The detective needed to adapt to the features of our town, adapt to the area, walk along the inconspicuous streets and get to know better its inhabitants. For this, a beginner takes a special training course in which he studies similar situations at a training ground. The detective in practice studies the clues, deduction and the construction of social ties for the most effective capture of criminals.
The parametric model needed to be optimized. To determine the optimal model parameters, the PlagEvalRus sample was used .

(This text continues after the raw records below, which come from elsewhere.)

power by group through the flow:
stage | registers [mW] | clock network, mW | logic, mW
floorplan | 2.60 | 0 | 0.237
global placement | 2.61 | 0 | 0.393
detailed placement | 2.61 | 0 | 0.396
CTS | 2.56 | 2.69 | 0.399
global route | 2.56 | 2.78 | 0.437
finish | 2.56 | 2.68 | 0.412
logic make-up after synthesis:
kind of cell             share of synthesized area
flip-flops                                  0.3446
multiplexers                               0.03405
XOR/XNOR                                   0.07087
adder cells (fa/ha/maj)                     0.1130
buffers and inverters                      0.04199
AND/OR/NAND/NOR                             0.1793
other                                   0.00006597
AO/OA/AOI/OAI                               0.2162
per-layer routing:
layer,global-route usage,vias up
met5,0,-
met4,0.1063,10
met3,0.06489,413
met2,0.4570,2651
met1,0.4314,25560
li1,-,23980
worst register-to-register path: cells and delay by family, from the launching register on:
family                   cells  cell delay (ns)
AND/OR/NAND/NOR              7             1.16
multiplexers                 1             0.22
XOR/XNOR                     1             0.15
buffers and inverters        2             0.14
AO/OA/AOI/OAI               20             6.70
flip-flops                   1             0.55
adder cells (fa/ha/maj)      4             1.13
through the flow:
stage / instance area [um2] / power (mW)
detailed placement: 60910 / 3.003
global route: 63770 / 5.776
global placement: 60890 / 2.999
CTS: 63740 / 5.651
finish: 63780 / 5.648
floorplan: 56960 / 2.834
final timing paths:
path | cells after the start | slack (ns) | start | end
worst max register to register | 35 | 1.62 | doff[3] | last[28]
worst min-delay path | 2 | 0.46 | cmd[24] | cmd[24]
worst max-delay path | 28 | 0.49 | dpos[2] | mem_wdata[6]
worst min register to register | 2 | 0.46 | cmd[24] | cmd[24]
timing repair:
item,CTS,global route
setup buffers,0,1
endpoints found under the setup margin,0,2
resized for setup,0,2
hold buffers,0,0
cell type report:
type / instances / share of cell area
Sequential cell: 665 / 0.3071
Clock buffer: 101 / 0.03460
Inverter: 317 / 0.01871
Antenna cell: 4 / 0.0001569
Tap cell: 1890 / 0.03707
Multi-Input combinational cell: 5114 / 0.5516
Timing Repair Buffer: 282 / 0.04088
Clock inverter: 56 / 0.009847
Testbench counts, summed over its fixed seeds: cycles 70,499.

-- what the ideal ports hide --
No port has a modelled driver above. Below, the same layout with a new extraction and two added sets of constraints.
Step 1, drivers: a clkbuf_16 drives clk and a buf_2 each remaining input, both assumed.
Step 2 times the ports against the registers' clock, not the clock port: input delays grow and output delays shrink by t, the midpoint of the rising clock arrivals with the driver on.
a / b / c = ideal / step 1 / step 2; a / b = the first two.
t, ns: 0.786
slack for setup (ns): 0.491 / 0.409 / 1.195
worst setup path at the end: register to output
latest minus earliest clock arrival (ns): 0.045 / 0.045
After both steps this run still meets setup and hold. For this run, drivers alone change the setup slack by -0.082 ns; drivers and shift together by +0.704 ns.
Context: an optimization exercise on an open-source flow, tuned for small area, a short achievable clock period and few clock cycles per item. The choices shown serve that exercise and are no tape-out recipe. In this exercise RTL edits were held to simulation tests only and were not proved equivalent to the original.

Design vorgen, start of the top module:
module vorgen (
    input  wire        clk,
    input  wire        rst,
    input  wire        node_we,
    input  wire [5:0]  node_idx,
    input  wire [9:0]  node_dx,
    input  wire [8:0]  node_dy,
    input  wire [2:0]  node_dp,
    input  wire        node_dc,
    input  wire [2:0]  node_da,
    input  wire        start,
    input  wire [9:0]  start_x,
    input  wire [8:0]  start_y,
    input  wire [17:0] start_len,
    output wire        idle,
    output wire        out_valid,
    input  wire        out_ready,
    output wire [7:0]  out_byte
);
Size: ~84 I/O pins, ~160000 µm² of cells after synthesis.
export LEC_CHECK = 0
export CAP_MARGIN = 20
export CORE_MARGIN = 2
export CORE_UTILIZATION = 40
export SLEW_MARGIN = 20
export SETUP_SLACK_MARGIN = 9
create_clock -name core_clock -period 14.0 [get_ports {clk}]
standard.sh (not shown) runs the stock make flow with config.mk's settings and CLKGATE_MAP_FILE= SYNTH_SCRIPT=/design/flow/synth_recipe.tcl, a recipe that flattens the netlist after the stock synthesis.
==> flow/flow/run.sh <==
#!/bin/bash
# Standard ORFS layout (the standard.sh, standard synthesis unchanged), with the
# timing repair asked to keep a setup margin so that the achieved period shrinks.
set -euo pipefail
cat >> config.mk <<'CFG'
export SETUP_SLACK_MARGIN = 9
CFG
bash standard.sh > standard_flow.log 2>&1
The starting point produced a clean layout.
Testbench counts at the start, summed over its fixed seeds: cycles 27,267, bytes 19,660.
Change:
--- a/flow/design.v
+++ b/flow/design.v
@@ -14,25 +14,24 @@
     input  wire [17:0] start_len,
     output wire        idle,
     output wire        out_valid,
     input  wire        out_ready,
     output wire [7:0]  out_byte
 );
     localparam N = 40;
     localparam S_IDLE  = 3'd0;
     localparam S_RUN   = 3'd1;    
     localparam S_SCAN  = 3'd2;    
     localparam S_EMIT  = 3'd3;    
     localparam S_DRAIN = 3'd4;    
-    localparam S_INIT  = 3'd5;    
     function automatic lexlt(input [20:0] a, input [5:0] ia, input [20:0] b, input [5:0] ib);
         reg [31:0] g, p;
         reg [25:0] x, y;
         integer    n, w;
         begin
             x = {a[19:0], ia};
             y = {b[19:0], ib};
             for (n = 0; n < 32; n = n + 1) begin
                 g[n] = (n < 26) ? (~x[n % 26] & y[n % 26]) : 1'b0;
                 p[n] = (n < 26) ? (~x[n % 26] | y[n % 26]) : 1'b1;
             end
             for (w = 16; w >= 1; w = w / 2)
@@ -199,25 +198,25 @@
     wire [12:0] s_x6 = s_x4 + s_x2;
     wire [12:0] s_x8 = {s_x, 3'b0};
     wire p_ju  = !pv_ok[0] || lexlt(c_v2, c_idx, pv_v[0], pv_i[0]);
     wire p_jw  = !pv_ok[1] || lexlt(c_v2, c_idx, pv_v[1], pv_i[1]);
     wire p_uw  = !pv_ok[1] || (pv_ok[0] && lexlt(pv_v[0], pv_i[0], pv_v[1], pv_i[1]));
     wire p_ins = c_ok && (p_ju || p_jw);
     wire p_slot = p_uw;
     wire w_ju  = !w_ok[0] || lexlt(c_v1, c_idx, w_v[0], w_i[0]);
     wire w_jw  = !w_ok[1] || lexlt(c_v1, c_idx, w_v[1], w_i[1]);
     wire w_uw  = !w_ok[1] || (w_ok[0] && lexlt(w_v[0], w_i[0], w_v[1], w_i[1]));
     wire w_ins = c_ok && (w_ju || w_jw);
     wire w_slot = w_uw;
-    wire scan_busy = any_beat || f_ok || h_ok || g_ok;
+    wire scan_busy = any_beat || f_ok || h_ok || g_ok || c_ok;
     wire [20:0] pb_s0 = pb_v[0] - {9'd0, pv_x[0], 2'b0};
     wire [20:0] pb_s1 = pb_v[1] - {9'd0, pv_x[1], 2'b0};
     wire        kp_ok = p_slot ? pv_ok[0] : pv_ok[1];
     wire [20:0] kp_v  = p_slot ? pn_v[0] : pn_v[1];
     wire [5:0]  kp_i  = p_slot ? pv_i[0] : pv_i[1];
     wire        kp_far = kp_ok && lexlt(cn_v, c_idx, kp_v, kp_i);
     wire [20:0] pw_v0 = pv_v[0] - {10'd0, pv_x[0], 1'b0};
     wire [20:0] pw_v1 = pv_v[1] - {10'd0, pv_x[1], 1'b0};
     wire        pb_01 = lexlt(pb_v[0], pv_i[0], pb_v[1], pv_i[1]);
     integer k;
     always @(posedge clk) begin
         for (k = 0; k < N; k = k + 1) begin
@@ -291,40 +290,38 @@
             scan_set <= {N{1'b0}};
             any_beat <= 1'b0;
             init     <= 1'b0;
         end else begin
             if (node_we && idle_q)
                 valid <= 1'b0;
             case (state)
                 S_IDLE: begin
                     if (start) begin
                         idle_q    <= 1'b0;
                         remaining <= start_len;
                         last      <= (start_len == 18'd1);
-                        xe        <= start_x;
-                        yc        <= start_y;
-                        at_end    <= (start_x == 10'd798);
-                        if (valid && start_x == xe && start_y == yc)
+                        if (valid && start_x == xe && start_y == yc) begin
                             state <= S_RUN;
-                        else
-                            state <= S_INIT;
-                    end
-                end
-                S_INIT: begin
-                    init     <= 1'b1;
-                    scan_set <= {N{1'b1}};
+                        end else begin
+                            xe       <= start_x;
+                            yc       <= start_y;
+                            at_end   <= (start_x == 10'd798);
+                            init     <= 1'b1;
+                            scan_set <= {N{1'b1}};
                     any_beat <= 1'b1;
-                    pv_ok[0] <= 1'b0; pv_ok[1] <= 1'b0;
-                    w_ok[0]  <= 1'b0; w_ok[1]  <= 1'b0;
-                    state    <= S_SCAN;
+                            pv_ok[0] <= 1'b0; pv_ok[1] <= 1'b0;
+                            w_ok[0]  <= 1'b0; w_ok[1]  <= 1'b0;
+                            state    <= S_SCAN;
+                        end
+                    end
                 end
                 S_RUN: begin
                     if (any_beat) begin
                         init     <= 1'b0;
                         state    <= S_SCAN;
                     end
                 end
                 S_SCAN: begin
                     if (!scan_busy)
                         state <= S_EMIT;
                 end
                 default: ;
Effect:
- The changed run completed without violations
- setup slack is worse by 0.63 ns
- register-to-register slack is worse by 0.63 ns
- via count went down by 0.68%
- routed wire length went down by 3.2%
- first-iteration DRC count went up by 13%
- hold slack is better by 0.013 ns
Testbench counts after the change, summed over its fixed seeds: cycles 27,946, bytes 19,660.

[static timing again, ports no longer ideal]
No port has a modelled driver above. Below, the same layouts with a new extraction and two added sets of constraints.
Step 1 assumes that a clkbuf_16 drives the clock port and a buf_2 every other input.
Step 2 adds t to the input delays and takes it off the output delays; t is the mean of the earliest and latest rising clock arrival at the registers after step 1. Input paths then give back, and output paths get back, about the clock's delay inside the block.
a / b / c = no drivers / after step 1 / after step 2; a / b = the first two.
run	t (ns)	slack for setup (ns)	hold WS [ns]	worst slew at a driven data input, ns
the first run	1.064	8.779 / 8.779 / 8.284	0.313 / 0.313 / 0.313	0.08
the second run	1.058	8.152 / 8.152 / 7.311	0.326 / 0.326 / 0.326	0.15
After both steps setup and hold are still met in every run listed. The setup slack of the second run, which loses most, moves by 0.000 ns with the drivers and by -0.841 ns with both steps.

The sample is divided into 4 collections:
The search for the optimal model parameters was carried out using the multi-start descent method. Maximized measure with (emphasis on accuracy). Here are the most significant optimal parameters.
Model parameter | Description | Manually_Paraphrased (stricter model) | Manually_Paraphrased 2 (less strict model) |
---|---|---|---|
MinExactCiteLength | Clear duplicate length for stage 1 | five | 3 |
MinSymbolCiteLength | The minimum length of the final quote in characters | 70 | 95 |
Limit | Maximum allowable Levenshtein distance | five | ten |
MinExpandLength | Amount of coincidence to nullify the distribution penalty | 2 | 2 |
Glue distance | Spacing in words for gluing duplicates | eleven | 29th |
MinWordLength | The minimum length of the final quote in words | ten | eleven |
The trial period of our Fuzzy Search has come to an end. Let's compare its productivity with that of another detective, Suffix Array. Training course Fuzzy Search took place on the program Manually_Paraphrased.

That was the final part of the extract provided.